Shandong Cancer Hospital and Institute Jinan, Shandong
Z. Zhang1, J. Yuan2, D. Chen3, and J. Yu4; 1Shandong Cancer Hospital and Institute, Jinan, Shandong, China, 2Department of Radiation Oncology and Shandong Provincial Key Laboratory of Radiation Oncology, Shandong Cancer Hospital and Institute, Shandong First Medical University and Shandong Academy of Medical Sciences, Jinan, China, 3Shandong Cancer Hospital and Institute, Shandong First Medical University and Shandong Academy of Medical Sciences, Jinan, Shandong, China, 4Shandong Cancer Hospital and Institute, Jinan, China
Purpose/Objective(s): Radiotherapy is a classical way to induce cellular senescence.

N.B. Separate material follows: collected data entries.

$ cat src/rtl/regfile_dump_streamer.sv
// Walks the register file debug port across x0..x(NUM_REGS-1) and streams a framed big-endian byte dump
// to a UART transmitter over valid/ready, holding the core in halt while the frame is in flight.
module regfile_dump_streamer #(
  parameter int unsigned WIDTH      = 32,
  parameter int unsigned NUM_REGS   = 32,
  parameter logic [7:0]  SYNC_BYTE  = 8'hA5,
  parameter bit          SEND_INDEX = 1'b1
) (
  input  logic             clk,
  input  logic             reset,
  input  logic             start,
  output logic [4:0]       dbg_sel,
  input  logic [WIDTH-1:0] dbg_data,
  output logic [7:0]       tx_data,
  output logic             tx_valid,
  input  logic             tx_ready,
  output logic             busy,
  output logic             halt_req,
  output logic             done
);

  localparam int unsigned NUM_BYTES = WIDTH / 8;
  localparam int unsigned BCW       = (NUM_BYTES > 1) ? $clog2(NUM_BYTES) : 1;
  localparam logic [4:0]     LAST_IDX  = 5'(NUM_REGS - 1);
  localparam logic [BCW-1:0] LAST_BYTE = BCW'(NUM_BYTES - 1);

  localparam logic [2:0] S_IDLE      = 3'd0;
  localparam logic [2:0] S_SEND_SYNC = 3'd1;
  localparam logic [2:0] S_SETTLE    = 3'd2;
  localparam logic [2:0] S_CAPTURE   = 3'd3;
  localparam logic [2:0] S_SEND_IDX  = 3'd4;
  localparam logic [2:0] S_SEND_DATA = 3'd5;
  localparam logic [2:0] S_FINISH    = 3'd6;

  logic [2:0]       state,    state_nxt;
  logic [4:0]       idx,      idx_nxt;
  logic [BCW-1:0]   byte_cnt, byte_cnt_nxt;
  logic [WIDTH-1:0] shift,    shift_nxt;
  logic [WIDTH-1:0] shift_sh;
  logic [4:0]       sel_nxt;
  logic [7:0]       tx_data_nxt;
  logic             tx_valid_nxt;
  logic             busy_nxt;
  logic             done_nxt;
  logic             xfer;

  assign xfer     = tx_valid && tx_ready;
  assign shift_sh = shift << 8;

  // State and all outputs are registered together
  always_ff @(posedge clk or negedge reset) begin
    if (!reset) begin
      state    <= S_IDLE;
      idx      <= '0;
      byte_cnt <= '0;
      shift    <= '0;
      dbg_sel  <= '0;
      tx_data  <= '0;
      tx_valid <= 1'b0;
      busy     <= 1'b0;
      halt_req <= 1'b0;
      done     <= 1'b0;
    end else begin
      state    <= state_nxt;
      idx      <= idx_nxt;
      byte_cnt <= byte_cnt_nxt;
      shift    <= shift_nxt;
      dbg_sel  <= sel_nxt;
      tx_data  <= tx_data_nxt;
      tx_valid <= tx_valid_nxt;
      busy     <= busy_nxt;
      halt_req <= busy_nxt;
      done     <= done_nxt;
    end
  end

  // Next-state and next-output decode
  always_comb begin
    state_nxt    = state;
    idx_nxt      = idx;
    byte_cnt_nxt = byte_cnt;
    shift_nxt    = shift;
    sel_nxt      = dbg_sel;
    tx_data_nxt  = tx_data;
    tx_valid_nxt = tx_valid;
    busy_nxt     = busy;
    done_nxt     = 1'b0;

    case (state)
      S_IDLE: begin
        if (start) begin
          tx_data_nxt  = SYNC_BYTE;
          tx_valid_nxt = 1'b1;
          busy_nxt     = 1'b1;
          idx_nxt      = '0;
          sel_nxt      = '0;
          state_nxt    = S_SEND_SYNC;
        end
      end
      S_SEND_SYNC: begin
        if (xfer) begin
          sel_nxt      = idx;
          tx_valid_nxt = 1'b0;
          state_nxt    = S_SETTLE;
        end
      end
      S_SETTLE: begin
        state_nxt = S_CAPTURE;
      end
      S_CAPTURE: begin
        // dbg_sel has been stable for two cycles here; this is the only sample point
        shift_nxt    = dbg_data;
        byte_cnt_nxt = '0;
        tx_valid_nxt = 1'b1;
        if (SEND_INDEX) begin
          tx_data_nxt = {3'b000, idx};
          state_nxt   = S_SEND_IDX;
        end else begin
          tx_data_nxt = dbg_data[WIDTH-1 -: 8];
          state_nxt   = S_SEND_DATA;
        end
      end
      S_SEND_IDX: begin
        if (xfer) begin
          tx_data_nxt = shift[WIDTH-1 -: 8];
          state_nxt   = S_SEND_DATA;
        end
      end
      S_SEND_DATA: begin
        if (xfer) begin
          shift_nxt    = shift_sh;
          byte_cnt_nxt = BCW'(byte_cnt + 1'b1);
          if (byte_cnt == LAST_BYTE) begin
            tx_valid_nxt = 1'b0;
            if (idx == LAST_IDX) begin
              busy_nxt  = 1'b0;
              done_nxt  = 1'b1;
              sel_nxt   = '0;
              state_nxt = S_FINISH;
            end else begin
              idx_nxt   = 5'(idx + 5'd1);
              sel_nxt   = 5'(idx + 5'd1);
              state_nxt = S_SETTLE;
            end
          end else begin
            tx_data_nxt = shift_sh[WIDTH-1 -: 8];
          end
        end
      end
      S_FINISH: begin
        state_nxt = S_IDLE;
      end
      default: begin
        tx_valid_nxt = 1'b0;
        busy_nxt     = 1'b0;
        sel_nxt      = '0;
        state_nxt    = S_IDLE;
      end
    endcase
  end

endmodule
<file path="src/rtl/mips32_prog_loader.sv">
// mips32_prog_loader: streams a segmented program/data image into the MIPS32
// core's unified memory, keeps the core halted while loading, then pulses a
// PC load and releases it. Returns to loading when the core reports HALTED.
//
// Ports:
//   clk1, rst            clock, asynchronous active-high reset
//   s_valid/s_ready      input word handshake
//   s_data, s_last       header/body word; s_last marks the end of the image
//   mem_we/addr/wdata    registered memory write port, one strobe per body word
//   cpu_run              core enable (0 holds the core halted)
//   pc_load, pc_value    one-cycle PC load pulse, value ENTRY_PC
//   cpu_halted           core HALTED level, only observed while running
//   words_loaded         body words written in the current image (saturating)
//   err                  sticky framing error
module mips32_prog_loader #(
  parameter int unsigned ADDR_W   = 10,
  parameter logic [31:0] ENTRY_PC = 32'h0000_0000
) (
  input  logic              clk1,
  input  logic              rst,
  input  logic              s_valid,
  output logic              s_ready,
  input  logic [31:0]       s_data,
  input  logic              s_last,
  output logic              mem_we,
  output logic [ADDR_W-1:0] mem_addr,
  output logic [31:0]       mem_wdata,
  output logic              cpu_run,
  output logic              pc_load,
  output logic [31:0]       pc_value,
  input  logic              cpu_halted,
  output logic [15:0]       words_loaded,
  output logic              err
);

  localparam int unsigned CNT_W = 16;

  typedef enum logic [2:0] {
    ST_HDR     = 3'd0,
    ST_BODY    = 3'd1,
    ST_RELEASE = 3'd2,
    ST_RUN     = 3'd3,
    ST_ERR     = 3'd4
  } state_t;

  state_t             r_state;
  state_t             w_state_nxt;

  logic [ADDR_W-1:0]  r_addr;
  logic [CNT_W-1:0]   r_remain;
  logic               r_mem_we;
  logic [ADDR_W-1:0]  r_mem_addr;
  logic [31:0]        r_mem_wdata;
  logic               r_cpu_run;
  logic               r_pc_load;
  logic [CNT_W-1:0]   r_words;
  logic               r_err;

  logic               w_ready;
  logic               w_hdr_acc;
  logic               w_body_acc;
  logic [CNT_W-1:0]   w_hdr_count;

  assign w_hdr_count = s_data[31:16];

  // State register
  always_ff @(posedge clk1 or posedge rst) begin
    if (rst) r_state <= ST_HDR;
    else     r_state <= w_state_nxt;
  end

  // Next-state logic
  always_comb begin
    w_state_nxt = r_state;
    case (r_state)
      ST_HDR: begin
        if (s_valid) begin
          if (w_hdr_count == '0) begin
            if (s_last) w_state_nxt = ST_RELEASE;
          end else if (s_last) begin
            w_state_nxt = ST_ERR;
          end else begin
            w_state_nxt = ST_BODY;
          end
        end
      end
      ST_BODY: begin
        if (s_valid) begin
          if (r_remain == CNT_W'(1)) w_state_nxt = s_last ? ST_RELEASE : ST_HDR;
          else if (s_last)           w_state_nxt = ST_ERR;
        end
      end
      ST_RELEASE: w_state_nxt = ST_RUN;
      ST_RUN:     if (cpu_halted) w_state_nxt = ST_HDR;
      ST_ERR:     w_state_nxt = ST_ERR;
      default:    w_state_nxt = ST_HDR;
    endcase
  end

  // Handshake decode from the current state
  always_comb begin
    w_ready    = 1'b0;
    w_hdr_acc  = 1'b0;
    w_body_acc = 1'b0;
    case (r_state)
      ST_HDR: begin
        w_ready   = 1'b1;
        w_hdr_acc = s_valid;
      end
      ST_BODY: begin
        w_ready    = 1'b1;
        w_body_acc = s_valid;
      end
      default: ;
    endcase
  end

  // Datapath and registered outputs
  always_ff @(posedge clk1 or posedge rst) begin
    if (rst) begin
      r_addr      <= '0;
      r_remain    <= '0;
      r_mem_we    <= 1'b0;
      r_mem_addr  <= '0;
      r_mem_wdata <= '0;
      r_cpu_run   <= 1'b0;
      r_pc_load   <= 1'b0;
      r_words     <= '0;
      r_err       <= 1'b0;
    end else begin
      r_mem_we  <= w_body_acc;
      r_pc_load <= (w_state_nxt == ST_RELEASE);
      r_cpu_run <= (w_state_nxt == ST_RUN);
      r_err     <= r_err | (w_state_nxt == ST_ERR);

      if (w_hdr_acc) begin
        r_addr   <= s_data[ADDR_W-1:0];
        r_remain <= w_hdr_count;
      end

      if (w_body_acc) begin
        r_mem_addr  <= r_addr;
        r_mem_wdata <= s_data;
        r_addr      <= r_addr + ADDR_W'(1);  // wraps modulo 2^ADDR_W
        r_remain    <= r_remain - CNT_W'(1);
        if (r_words != '1) r_words <= r_words + CNT_W'(1);
      end

      // Core finished: next image starts its count from zero
      if ((r_state == ST_RUN) && cpu_halted) r_words <= '0;
    end
  end

  assign s_ready      = w_ready;
  assign mem_we       = r_mem_we;
  assign mem_addr     = r_mem_addr;
  assign mem_wdata    = r_mem_wdata;
  assign cpu_run      = r_cpu_run;
  assign pc_load      = r_pc_load;
  assign pc_value     = ENTRY_PC;
  assign words_loaded = r_words;
  assign err          = r_err;

endmodule
</file>
<file path="config.mk">
export PLATFORM = sky130hd
export DESIGN_NAME = mips32_prog_loader
export DESIGN_NICKNAME = d
export VERILOG_FILES = /design/src/rtl/mips32_prog_loader.sv
export SDC_FILE = /design/constraint.sdc
export NUM_CORES = 1
export LEC_CHECK = 0
export BUFFER_PORTS_ARGS = -buffer_cell sky130_fd_sc_hd__buf_4
export CORE_UTILIZATION = 40
export CTS_CLUSTER_SIZE = 25
export DETAILED_ROUTE_END_ITERATION = 6
export PLACE_DENSITY_LB_ADDON = 0.25
export SLEW_MARGIN = 0
export SYNTH_ARGS = -nofsm -noshare
export SYNTH_HDL_FRONTEND = slang
export SYNTH_SLANG_ARGS = --single-unit
</file>
<file path="constraint.sdc">
create_clock -name clk1 -period 2.88 [get_ports clk1]
set_input_delay 0.144 -clock clk1 [delete_from_list [all_inputs] [get_ports clk1]]
set_output_delay 0.144 -clock clk1 [all_outputs]
set_load 0.02 [all_outputs]
</file>
==> summary.txt <==
Status
  – Status: complete, no violations

Clocking
  – Root buf cell: clkbuf_16
  – Clock tree buffer depth: 2
  – Resize count post-CTS: 0
  – Total CTS buffers: 9
  – CTS tree: yes
  – Cts hold-fix bufs: 7
  – Clk slew on worst S/H paths: ~0.070 ns
  – Clock Sinks: 91
  – Post-CTS Repair Setup Buffers: 0
  – Worst-Skew Late Latency: 0.34 ns
  – H-tree Lvls: 3

Global routing
  – Grt total ovfl: 0
  – Antenna violations before repair: 0
  – Vias in the first global route: 3,783
  – First-pass GRT wire length: between 15 and 20 mm
  – Largest net degree at the start of global routing: 56
  – GRT Total Usage: 0.195

Placed design
  – Placer Congestion: 0.817
  – PortBufs: 99
  – DP HPWL: 8.09 mm
  – Placed Instance Area: 5470 um^2
  – Placed cells: 758
  – Place WS: ~0.83 ns

STA
  – Rel. slew slack: 0.421
  – Worst Tran Pin Value: 0.861 ns
  – Fmax: 482 MHz
  – Fin. max-slew vios: 0
  – Clock skew: 0.00713 ns
  – Final worst setup slack: 0.805 ns
  – Hold Fails Final Rpt: 0
  – Tcrit/Tclk final: 0.720
  – TNS Setup: 0 ns
  – Setup Viol. Count Final: 0
  – Final min period: 2.07 ns
  – RSZ-0062 raised after global routing: false

Synth
  – Synth Flop Type: dfrtp_1
  – Syn Std Cell Area: between 4000 and 5000 um^2
  – Fraction of registers with async set/reset: 1.00
  – Cells taking the most area after synthesis: dfrtp_1 48%, nand2_1 12%, buf_4 5.3%
  – Mapped Avg Cell Area: 8.81 um^2
  – Post-Syn Instances: 535
  – Number of synthesized flops with an enable pin: 0
  – Most frequent cell after synthesis: nand2_1
  – Sequential cell area fraction in the yosys report: 0.483
  – Yosys cell types: 52
  – Area leader, netlist: dfrtp_1
  – Commonest cells post-synth: 152 x nand2_1, 91 x dfrtp_1, 34 x a21oi_1
  – Yosys top cell area share: 0.483
  – Synth Warn #: 0
  – Flops & latches, synth: 91

Cells and area
  – ANT cells: 0
  – Final net count: 674
  – Post-Layout Cell Count: approximately 780
  – Final instance area: 5870 um^2
  – Area grow syn2layout: 24.4%
  – Layout cells sized above 1: 0.204

Setup path
  – Critical Path, Cell by Cell: or3b_2 > or3_1 > or3_1 > nand3_1
  – Worst reg2reg setup slack: 0.81 ns
  – CP Capture Type: flip-flop
  – Largest fanout on the critical path: 31
  – CP dominant cell by count: or3_1
  – CP startpoint kind: flip-flop
  – Data arrival, critical path: 2.35 ns
  – CP peak stage delay: 0.76 ns
  – Worst R2R Path Depth: 4
  – Critical path type: flip-flop to flip-flop
  – Start of the worst register-to-register path: r_state[2]
  – Slowest-stage cell, CP: or3b_2
  – RR Endpoint: r_remain[15]
  – CP Data Required Time: between 3 and 4 ns

Drt
  – DRT iter0 DRCs: about 370
  – Avg WL per Cell: between 10 and 15 um
  – WL final: roughly 12 mm
  – Top Metal Used: met4
  – Met3 routed WL: 618 um
  – Via count: approximately 4,100
  – Final ANT Viol Nets: 0
  – Vias per cell: 5.31
  – Met1 WL: about 5.5 mm
  – # DRC: 0
  – WL met2: 5.43 mm
  – TritonRoute pass-1 iters: 6

Worst hold path
  – Hold depth: 3
  – Hold Path Sink: mem_wdata[2]
  – Hold crit path type: primary input to flip-flop
  – Start point of the worst hold path: s_data[2]

Power
  – Leak pwr: 2.87 nW
  – Maximum VDD drop: 0.487 mV
  – Post-route total power: 5.89 mW
  – Power per cell area: 1000 nW/um^2

Floorplanning
  – Die ar.: 12,200 um^2
  – Core Box Area: 11,500 um^2
  – IO Count: 132
  – Row count: 39
  – Initial Util: 0.411
  – DIE WIDTH: approximately 110 um
  – Die height: 111 um

Job
  – Max-cap violations: 0
metal layers:
| metal | global-route usage | vias up |
|---|---|---|
| met1 | 0.275 | 1977 |
| li1 | - | 2008 |
| met3 | 0.0412 | 14 |
| met5 | 0 | - |
| met4 | 0.0622 | 0 |
| met2 | 0.299 | 146 |
kinds of logic after synthesis:
logic type,Yosys count,share of synthesized area
AND/OR/NAND/NOR,248,0.251
adder cells (fa/ha/maj),4,0.0106
other,1,0.000795
multiplexers,11,0.0234
AO/OA/AOI/OAI,106,0.142
flip-flops,91,0.483
buffers and inverters,74,0.0897
stage by stage:
| stage | util | hold slack [ns] |
|---|---|---|
| 2_1_floorplan | - | 0.249 |
| 3_3_place_gp | 0.477 | 0.264 |
| 3_5_place_dp | 0.477 | 0.269 |
| 4_1_cts | 0.512 | 0.00364 |
| 5_1_grt | 0.512 | 0.00770 |
| 6_report | 0.512 | 0.00912 |
where the power goes:
group / leakage [nW] / switching (mW) / internal [mW] / total (mW)
registers: 1.13 / 0.426 / 1.78 / 2.21
clock network: 0.156 / 0.516 / 0.773 / 1.29
logic: 1.58 / 1.43 / 0.967 / 2.39
worst max-delay path, delay by kind of cell (launching register included):
kind             cells  cell delay [ns]
AND/OR/NAND/NOR      4             1.55
flip-flops           1             0.47
area by class of cell:
| type | count | area [um^2] |
|---|---|---|
| clock buffers | 10 | 229 |
| clock inverters | 6 | 96.3 |
| fillers | 1041 | 5600 |
| inverters | 16 | 62.6 |
| multi-input cells | 401 | 2140 |
| flip-flops and latches | 91 | 2280 |
| well taps | 143 | 179 |
| repair buffers | 114 | 886 |
state kept, by name (all words and copies together), names as in the netlist:
name and flops:
pc_load 1, mem_we 1, mem_addr 10, words_loaded 16, mem_wdata 32, r_state 3
err 1, r_addr 10, cpu_run 1, r_remain 16
cell usage in the layout, fill, tap and decap left out, types with 11 or more instances in the layout:
master / netlist / layout
a21oi_1: 34 / 34
nand3_1: 16 / 16
buf_4: 33 / 106
inv_1: 15 / 14
conb_1: 1 / 32
dfrtp_1: 91 / 91
nor2_1: 13 / 13
mux2i_1: 11 / 11
o21ai_0: 23 / 23
nand2_1: 152 / 152
worst max-delay path by stage:
stage | start | endpoint | slack, ns | cells after the start
final | r_state[2] | r_remain[15] | 0.81 | 4
after global routing | r_state[2] | r_remain[15] | 0.70 | 4
after CTS | r_state[2] | r_addr[9] | 0.82 | 4
after detailed placement | r_state[2] | r_addr[9] | 0.83 | 4
after global placement | r_state[2] | r_remain[15] | 0.86 | 4
after floorplan | rst | cpu_run | 0.37 | 1
(Power assumes the default switching activity.)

Senescent tumor cells exhibit unique surface proteome signature and secrete a range of senescence-associated secretory phenotypes (SASP), exerting immune activating or immunosuppressive functions. However, the role of radiotherapy-induced senescence and predictive value as a biomarker have not been fully understood. Therefore, this study aimed to identify the function of radiotherapy-induced tumor cell senescence, elucidate the underlying mechanism by which senescent cells reshape anti-tumor immunity and evaluate its clinical value as a potential biomarker to predict radiotherapy efficacy. Materials/
Methods: Multiplex immunofluorescence and luminex multiplex assays were performed on tissue and serum samples from patients receiving radiotherapy. To investigate the crosstalk between senescent tumor cells and immune cells, an abscopal mouse model with p21 knockdown was constructed and single-cell RNA-seq (scRNA-seq) and Flow Cytometry were used. CD4+ T cells were separated from OT-? transgenic mice and CD4+ T and NK cells from CD45.1 mice were adoptive transferred to CD45.1 mice to verify the interaction. Mass spectrum (MS), co-immunoprecipitation (co-IP), senescence-associated beta-galactosidase (SA-ß-gal) assay, qPCR, Western Blot and ELISA were used to explore the molecular mechanism. Results: We found that radiotherapy induced tumor cell senescence and upregulated serum SASP level in samples of patients. The level of cellular senescence was significantly positively correlated with immune infiltration and patient prognosis. In addition, we demonstrated that 15Gy radiation led to senescence in tumor cell lines and tumor-bearing mice. p21 was essential in this process and p21 knockdown significantly reduced radiotherapy-induced senescence. In the abscopal mouse model, we found that P21 knockdown significantly attenuated the local control and abscopal effect of radiotherapy. Furthermore, RNA sequencing showed that the MHC-? antigen presentation pathway and SASP secretion were downregulated after p21 knockdown. We focused on the chemokine CCL5 through MS and verified that p21 knockdown downregulated radiotherapy induced secretion of CCL5 by qPCR, Western Blot and ELISA. CCL5 secreted by senescent tumor cells can act on CCR5 receptors on CD4+ T and NK cells, promote their infiltration and enhance the killing function. Further mechanism exploration revealed that p21 binding to JunB reduced its ubiquitination and inhibits its degradation post radiotherapy. JunB as a transcription factor can bind to CCL5 promoter, thereby regulating the expression level of CCL5. Conclusion: Our study demonstrates that radiotherapy-induced tumor cell senescence reshapes surface proteome and secretome to enhance systemic anti-tumor immunity in a CD4+ T and NK cells dependent manner through p21/JunB/CCL5 axis.